Exercise directions - Below are some records; quote exactly the lines from the one that contains "H-Tree Depth at 2" through the one that contains "Fix Bufs at 0", inclusive, and no others.
══ Data shown ══
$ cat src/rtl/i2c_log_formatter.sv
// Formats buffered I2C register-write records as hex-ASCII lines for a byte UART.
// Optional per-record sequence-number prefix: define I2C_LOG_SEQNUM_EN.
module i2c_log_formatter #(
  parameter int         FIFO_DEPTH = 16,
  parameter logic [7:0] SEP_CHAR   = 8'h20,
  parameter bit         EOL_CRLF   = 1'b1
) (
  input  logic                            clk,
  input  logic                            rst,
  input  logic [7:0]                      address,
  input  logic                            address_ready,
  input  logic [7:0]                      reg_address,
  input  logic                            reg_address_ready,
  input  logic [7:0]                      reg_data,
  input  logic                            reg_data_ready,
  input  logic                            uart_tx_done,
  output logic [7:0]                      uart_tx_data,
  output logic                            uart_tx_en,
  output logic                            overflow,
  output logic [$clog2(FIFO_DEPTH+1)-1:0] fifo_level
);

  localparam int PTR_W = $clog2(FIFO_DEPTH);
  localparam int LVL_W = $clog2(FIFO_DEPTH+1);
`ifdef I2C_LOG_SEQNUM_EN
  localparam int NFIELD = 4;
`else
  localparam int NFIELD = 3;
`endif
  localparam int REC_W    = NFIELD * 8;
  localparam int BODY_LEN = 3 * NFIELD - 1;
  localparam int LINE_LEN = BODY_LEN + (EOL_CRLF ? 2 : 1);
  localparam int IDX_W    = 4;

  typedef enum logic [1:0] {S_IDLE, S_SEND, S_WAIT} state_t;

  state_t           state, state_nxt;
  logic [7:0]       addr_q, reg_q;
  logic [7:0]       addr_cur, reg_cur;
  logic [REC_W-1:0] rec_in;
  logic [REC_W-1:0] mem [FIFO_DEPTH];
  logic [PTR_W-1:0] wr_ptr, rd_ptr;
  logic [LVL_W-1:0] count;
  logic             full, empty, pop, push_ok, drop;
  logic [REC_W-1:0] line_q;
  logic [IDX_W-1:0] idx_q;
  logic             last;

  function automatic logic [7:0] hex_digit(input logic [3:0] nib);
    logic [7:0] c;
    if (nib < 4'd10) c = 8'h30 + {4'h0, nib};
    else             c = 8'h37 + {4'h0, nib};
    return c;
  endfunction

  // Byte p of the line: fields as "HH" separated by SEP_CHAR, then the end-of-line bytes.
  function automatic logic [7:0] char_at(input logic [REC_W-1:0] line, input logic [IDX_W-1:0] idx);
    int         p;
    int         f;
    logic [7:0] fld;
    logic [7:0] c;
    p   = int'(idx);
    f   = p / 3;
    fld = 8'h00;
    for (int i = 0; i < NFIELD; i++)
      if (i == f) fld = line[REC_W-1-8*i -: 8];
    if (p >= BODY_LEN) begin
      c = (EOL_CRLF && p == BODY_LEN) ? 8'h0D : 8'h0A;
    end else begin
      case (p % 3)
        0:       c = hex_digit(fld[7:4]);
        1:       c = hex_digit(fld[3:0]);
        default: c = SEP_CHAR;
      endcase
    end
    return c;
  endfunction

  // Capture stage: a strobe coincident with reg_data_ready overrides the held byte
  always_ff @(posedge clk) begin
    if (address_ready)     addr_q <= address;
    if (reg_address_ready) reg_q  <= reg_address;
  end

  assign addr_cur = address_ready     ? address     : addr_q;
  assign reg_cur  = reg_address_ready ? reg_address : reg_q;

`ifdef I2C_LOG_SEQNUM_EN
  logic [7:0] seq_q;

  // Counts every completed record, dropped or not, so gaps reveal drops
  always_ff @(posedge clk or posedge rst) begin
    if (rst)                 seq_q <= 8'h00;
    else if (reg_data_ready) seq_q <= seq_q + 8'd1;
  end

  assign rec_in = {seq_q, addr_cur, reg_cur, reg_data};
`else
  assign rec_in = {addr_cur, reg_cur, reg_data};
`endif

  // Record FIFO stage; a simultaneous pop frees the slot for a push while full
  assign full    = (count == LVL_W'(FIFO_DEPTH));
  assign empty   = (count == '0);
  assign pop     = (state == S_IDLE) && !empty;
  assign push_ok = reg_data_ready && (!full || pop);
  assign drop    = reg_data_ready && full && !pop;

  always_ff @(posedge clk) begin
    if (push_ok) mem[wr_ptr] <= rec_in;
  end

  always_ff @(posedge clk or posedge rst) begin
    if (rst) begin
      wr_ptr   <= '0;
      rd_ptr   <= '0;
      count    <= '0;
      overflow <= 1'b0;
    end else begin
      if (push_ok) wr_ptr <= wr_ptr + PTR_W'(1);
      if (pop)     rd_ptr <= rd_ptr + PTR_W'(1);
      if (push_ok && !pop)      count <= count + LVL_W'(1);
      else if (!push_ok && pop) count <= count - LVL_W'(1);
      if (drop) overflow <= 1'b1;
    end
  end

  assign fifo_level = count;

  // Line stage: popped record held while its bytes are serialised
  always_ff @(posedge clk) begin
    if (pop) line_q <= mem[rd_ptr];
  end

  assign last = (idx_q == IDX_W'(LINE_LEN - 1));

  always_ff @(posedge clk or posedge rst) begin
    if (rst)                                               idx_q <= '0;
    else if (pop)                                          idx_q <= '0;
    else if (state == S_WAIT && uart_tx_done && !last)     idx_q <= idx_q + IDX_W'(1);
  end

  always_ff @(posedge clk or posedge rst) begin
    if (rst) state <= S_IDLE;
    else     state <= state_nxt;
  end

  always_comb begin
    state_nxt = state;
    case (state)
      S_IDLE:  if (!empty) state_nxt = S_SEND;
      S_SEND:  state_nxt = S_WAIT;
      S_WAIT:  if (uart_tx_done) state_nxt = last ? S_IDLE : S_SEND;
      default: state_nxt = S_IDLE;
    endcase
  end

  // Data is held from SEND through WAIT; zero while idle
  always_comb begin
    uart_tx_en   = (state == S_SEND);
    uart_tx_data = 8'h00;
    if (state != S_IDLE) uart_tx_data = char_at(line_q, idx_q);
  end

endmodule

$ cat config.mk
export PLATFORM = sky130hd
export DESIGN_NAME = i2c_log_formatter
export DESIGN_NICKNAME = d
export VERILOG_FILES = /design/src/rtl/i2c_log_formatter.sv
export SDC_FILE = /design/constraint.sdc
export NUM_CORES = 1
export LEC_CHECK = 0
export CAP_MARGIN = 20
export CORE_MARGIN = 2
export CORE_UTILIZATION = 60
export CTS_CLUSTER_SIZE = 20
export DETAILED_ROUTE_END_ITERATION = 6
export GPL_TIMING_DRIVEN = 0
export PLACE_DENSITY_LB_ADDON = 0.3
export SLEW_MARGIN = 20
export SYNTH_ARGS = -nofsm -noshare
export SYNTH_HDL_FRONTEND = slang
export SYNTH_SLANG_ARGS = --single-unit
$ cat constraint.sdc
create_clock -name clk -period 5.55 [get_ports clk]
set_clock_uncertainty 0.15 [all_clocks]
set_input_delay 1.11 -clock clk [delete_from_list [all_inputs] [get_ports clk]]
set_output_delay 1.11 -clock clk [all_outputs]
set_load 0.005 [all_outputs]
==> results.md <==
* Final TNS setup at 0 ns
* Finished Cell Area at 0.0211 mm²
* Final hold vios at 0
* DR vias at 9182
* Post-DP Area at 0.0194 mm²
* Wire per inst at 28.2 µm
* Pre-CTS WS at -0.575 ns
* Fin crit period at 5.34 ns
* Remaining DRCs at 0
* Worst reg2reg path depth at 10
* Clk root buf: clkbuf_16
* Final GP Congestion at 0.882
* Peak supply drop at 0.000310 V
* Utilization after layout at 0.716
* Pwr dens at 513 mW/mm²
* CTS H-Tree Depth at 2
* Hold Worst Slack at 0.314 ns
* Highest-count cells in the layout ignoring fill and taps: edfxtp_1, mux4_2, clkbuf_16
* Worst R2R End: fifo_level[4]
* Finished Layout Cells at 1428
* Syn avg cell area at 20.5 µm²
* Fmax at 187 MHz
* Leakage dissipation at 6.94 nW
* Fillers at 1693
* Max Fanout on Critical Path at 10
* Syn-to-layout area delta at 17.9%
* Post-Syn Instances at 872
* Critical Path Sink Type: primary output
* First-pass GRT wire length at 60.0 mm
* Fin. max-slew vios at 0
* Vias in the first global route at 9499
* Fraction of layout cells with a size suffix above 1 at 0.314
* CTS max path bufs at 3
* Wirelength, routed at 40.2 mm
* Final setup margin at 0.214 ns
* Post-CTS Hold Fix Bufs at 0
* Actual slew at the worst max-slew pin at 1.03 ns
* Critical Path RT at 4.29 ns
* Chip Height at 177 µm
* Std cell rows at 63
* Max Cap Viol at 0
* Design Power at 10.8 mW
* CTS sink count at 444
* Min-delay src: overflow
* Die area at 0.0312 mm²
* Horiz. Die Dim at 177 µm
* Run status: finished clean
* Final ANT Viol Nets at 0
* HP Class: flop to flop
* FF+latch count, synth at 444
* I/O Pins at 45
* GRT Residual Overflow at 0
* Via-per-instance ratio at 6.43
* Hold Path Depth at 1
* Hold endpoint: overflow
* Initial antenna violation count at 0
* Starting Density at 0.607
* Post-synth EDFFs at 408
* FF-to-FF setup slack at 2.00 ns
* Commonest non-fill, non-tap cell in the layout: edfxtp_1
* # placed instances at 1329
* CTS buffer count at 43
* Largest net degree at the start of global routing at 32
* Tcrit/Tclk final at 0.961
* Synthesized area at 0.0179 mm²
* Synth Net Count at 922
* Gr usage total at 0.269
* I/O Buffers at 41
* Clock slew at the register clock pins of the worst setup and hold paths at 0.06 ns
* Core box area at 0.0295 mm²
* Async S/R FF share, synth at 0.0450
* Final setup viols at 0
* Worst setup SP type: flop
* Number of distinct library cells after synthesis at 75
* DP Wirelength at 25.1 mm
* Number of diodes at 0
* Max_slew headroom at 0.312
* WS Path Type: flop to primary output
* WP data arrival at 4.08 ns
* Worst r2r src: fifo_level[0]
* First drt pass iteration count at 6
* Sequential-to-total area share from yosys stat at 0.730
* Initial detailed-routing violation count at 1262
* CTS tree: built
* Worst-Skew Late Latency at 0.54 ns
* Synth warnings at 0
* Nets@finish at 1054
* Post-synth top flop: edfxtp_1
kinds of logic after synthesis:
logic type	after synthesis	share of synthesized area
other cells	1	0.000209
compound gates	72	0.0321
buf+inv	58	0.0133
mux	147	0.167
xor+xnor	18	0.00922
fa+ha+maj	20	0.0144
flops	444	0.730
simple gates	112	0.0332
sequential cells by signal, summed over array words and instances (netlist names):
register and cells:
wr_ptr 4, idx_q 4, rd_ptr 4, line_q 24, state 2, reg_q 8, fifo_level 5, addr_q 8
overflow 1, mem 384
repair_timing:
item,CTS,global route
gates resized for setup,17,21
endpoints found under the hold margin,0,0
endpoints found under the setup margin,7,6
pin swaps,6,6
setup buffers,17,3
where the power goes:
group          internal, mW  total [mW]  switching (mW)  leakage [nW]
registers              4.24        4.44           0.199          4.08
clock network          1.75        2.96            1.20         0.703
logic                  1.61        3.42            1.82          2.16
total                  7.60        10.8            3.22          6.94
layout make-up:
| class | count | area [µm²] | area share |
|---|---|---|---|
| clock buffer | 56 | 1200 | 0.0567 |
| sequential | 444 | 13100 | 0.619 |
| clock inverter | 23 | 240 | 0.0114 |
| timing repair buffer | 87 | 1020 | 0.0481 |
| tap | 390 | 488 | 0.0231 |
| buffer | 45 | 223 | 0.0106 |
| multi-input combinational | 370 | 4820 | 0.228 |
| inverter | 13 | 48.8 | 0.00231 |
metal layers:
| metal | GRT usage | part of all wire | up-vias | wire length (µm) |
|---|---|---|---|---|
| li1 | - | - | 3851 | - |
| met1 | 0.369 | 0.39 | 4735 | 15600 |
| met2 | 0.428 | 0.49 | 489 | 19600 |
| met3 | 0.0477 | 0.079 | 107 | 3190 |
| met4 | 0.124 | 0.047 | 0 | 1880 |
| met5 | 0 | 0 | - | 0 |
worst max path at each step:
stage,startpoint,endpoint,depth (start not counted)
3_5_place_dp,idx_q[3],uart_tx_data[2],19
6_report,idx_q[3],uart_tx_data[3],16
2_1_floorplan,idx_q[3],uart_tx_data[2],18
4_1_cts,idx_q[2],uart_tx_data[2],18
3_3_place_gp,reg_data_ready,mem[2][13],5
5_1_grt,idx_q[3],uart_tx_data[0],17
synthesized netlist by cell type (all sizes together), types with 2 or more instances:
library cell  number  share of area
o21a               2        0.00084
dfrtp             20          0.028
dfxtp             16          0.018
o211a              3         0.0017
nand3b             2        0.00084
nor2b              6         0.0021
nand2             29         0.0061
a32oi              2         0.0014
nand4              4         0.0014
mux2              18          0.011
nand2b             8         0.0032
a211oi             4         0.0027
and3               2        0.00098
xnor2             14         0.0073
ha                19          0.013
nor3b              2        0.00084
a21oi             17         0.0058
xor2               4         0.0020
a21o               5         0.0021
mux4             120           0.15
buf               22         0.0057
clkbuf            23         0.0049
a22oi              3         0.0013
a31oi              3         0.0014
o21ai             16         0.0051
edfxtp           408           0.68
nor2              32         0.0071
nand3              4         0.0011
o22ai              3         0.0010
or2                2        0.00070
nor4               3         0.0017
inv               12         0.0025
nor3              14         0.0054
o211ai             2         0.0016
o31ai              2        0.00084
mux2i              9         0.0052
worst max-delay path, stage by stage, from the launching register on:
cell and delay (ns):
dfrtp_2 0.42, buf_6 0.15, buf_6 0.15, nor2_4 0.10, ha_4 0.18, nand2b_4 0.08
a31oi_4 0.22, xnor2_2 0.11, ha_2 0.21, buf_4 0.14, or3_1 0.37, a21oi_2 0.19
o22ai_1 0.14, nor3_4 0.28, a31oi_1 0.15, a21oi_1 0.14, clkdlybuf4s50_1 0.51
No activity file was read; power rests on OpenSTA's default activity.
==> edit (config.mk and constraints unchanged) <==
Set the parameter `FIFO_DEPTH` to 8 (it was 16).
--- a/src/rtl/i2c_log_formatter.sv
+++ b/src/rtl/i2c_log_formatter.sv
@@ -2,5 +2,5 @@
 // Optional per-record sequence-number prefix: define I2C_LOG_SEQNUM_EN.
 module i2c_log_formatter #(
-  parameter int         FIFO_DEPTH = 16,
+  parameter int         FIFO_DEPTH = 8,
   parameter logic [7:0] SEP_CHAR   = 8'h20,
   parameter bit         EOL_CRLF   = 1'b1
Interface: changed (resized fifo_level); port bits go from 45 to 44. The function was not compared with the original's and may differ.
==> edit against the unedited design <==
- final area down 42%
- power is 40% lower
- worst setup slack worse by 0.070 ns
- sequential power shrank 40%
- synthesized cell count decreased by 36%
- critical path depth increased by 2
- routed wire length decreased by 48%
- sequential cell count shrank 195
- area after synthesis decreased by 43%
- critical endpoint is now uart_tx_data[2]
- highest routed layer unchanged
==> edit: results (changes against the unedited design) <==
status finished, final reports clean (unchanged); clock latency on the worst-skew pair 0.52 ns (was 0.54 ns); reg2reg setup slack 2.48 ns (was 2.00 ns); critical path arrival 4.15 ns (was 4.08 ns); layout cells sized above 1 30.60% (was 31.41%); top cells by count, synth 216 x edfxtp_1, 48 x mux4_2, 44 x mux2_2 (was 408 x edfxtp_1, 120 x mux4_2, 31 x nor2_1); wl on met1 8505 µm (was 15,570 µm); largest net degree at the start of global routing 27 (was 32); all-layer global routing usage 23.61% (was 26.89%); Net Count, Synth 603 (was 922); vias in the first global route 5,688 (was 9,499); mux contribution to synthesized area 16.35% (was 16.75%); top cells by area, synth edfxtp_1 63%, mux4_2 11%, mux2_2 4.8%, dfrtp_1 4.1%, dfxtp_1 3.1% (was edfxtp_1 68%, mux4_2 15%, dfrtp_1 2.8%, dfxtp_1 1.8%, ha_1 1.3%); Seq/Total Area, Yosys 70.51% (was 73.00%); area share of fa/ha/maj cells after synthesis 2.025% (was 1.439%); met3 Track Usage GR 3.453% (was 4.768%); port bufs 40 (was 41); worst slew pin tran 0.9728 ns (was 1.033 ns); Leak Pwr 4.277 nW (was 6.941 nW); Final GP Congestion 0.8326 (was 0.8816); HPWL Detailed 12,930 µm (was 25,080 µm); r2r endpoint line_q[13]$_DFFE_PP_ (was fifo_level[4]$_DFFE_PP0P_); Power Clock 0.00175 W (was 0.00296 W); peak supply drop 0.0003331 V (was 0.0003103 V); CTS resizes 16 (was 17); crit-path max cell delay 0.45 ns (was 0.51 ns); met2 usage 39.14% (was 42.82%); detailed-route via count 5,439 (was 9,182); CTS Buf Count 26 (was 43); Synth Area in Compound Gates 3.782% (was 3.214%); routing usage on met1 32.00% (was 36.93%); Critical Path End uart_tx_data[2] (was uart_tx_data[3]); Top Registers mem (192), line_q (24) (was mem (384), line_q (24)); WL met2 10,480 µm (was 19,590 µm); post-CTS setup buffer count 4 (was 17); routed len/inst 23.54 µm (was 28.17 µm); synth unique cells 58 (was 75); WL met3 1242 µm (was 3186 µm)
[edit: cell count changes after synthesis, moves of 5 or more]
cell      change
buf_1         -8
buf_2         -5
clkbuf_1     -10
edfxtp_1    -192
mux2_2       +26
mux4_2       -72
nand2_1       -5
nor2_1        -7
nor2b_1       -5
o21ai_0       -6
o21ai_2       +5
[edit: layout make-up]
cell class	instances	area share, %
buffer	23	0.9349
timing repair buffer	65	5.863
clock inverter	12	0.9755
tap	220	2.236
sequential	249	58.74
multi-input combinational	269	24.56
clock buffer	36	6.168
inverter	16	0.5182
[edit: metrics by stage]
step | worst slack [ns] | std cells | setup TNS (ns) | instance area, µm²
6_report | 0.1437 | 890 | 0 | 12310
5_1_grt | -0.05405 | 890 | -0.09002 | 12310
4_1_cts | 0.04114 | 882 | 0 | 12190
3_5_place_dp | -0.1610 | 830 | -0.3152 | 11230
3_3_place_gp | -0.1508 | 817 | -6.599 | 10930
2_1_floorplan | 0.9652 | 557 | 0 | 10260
═══
Your response -
* CTS H-Tree Depth at 2
* Hold Worst Slack at 0.314 ns
* Highest-count cells in the layout ignoring fill and taps: edfxtp_1, mux4_2, clkbuf_16
* Worst R2R End: fifo_level[4]
* Finished Layout Cells at 1428
* Syn avg cell area at 20.5 µm²
* Fmax at 187 MHz
* Leakage dissipation at 6.94 nW
* Fillers at 1693
* Max Fanout on Critical Path at 10
* Syn-to-layout area delta at 17.9%
* Post-Syn Instances at 872
* Critical Path Sink Type: primary output
* First-pass GRT wire length at 60.0 mm
* Fin. max-slew vios at 0
* Vias in the first global route at 9499
* Fraction of layout cells with a size suffix above 1 at 0.314
* CTS max path bufs at 3
* Wirelength, routed at 40.2 mm
* Final setup margin at 0.214 ns
* Post-CTS Hold Fix Bufs at 0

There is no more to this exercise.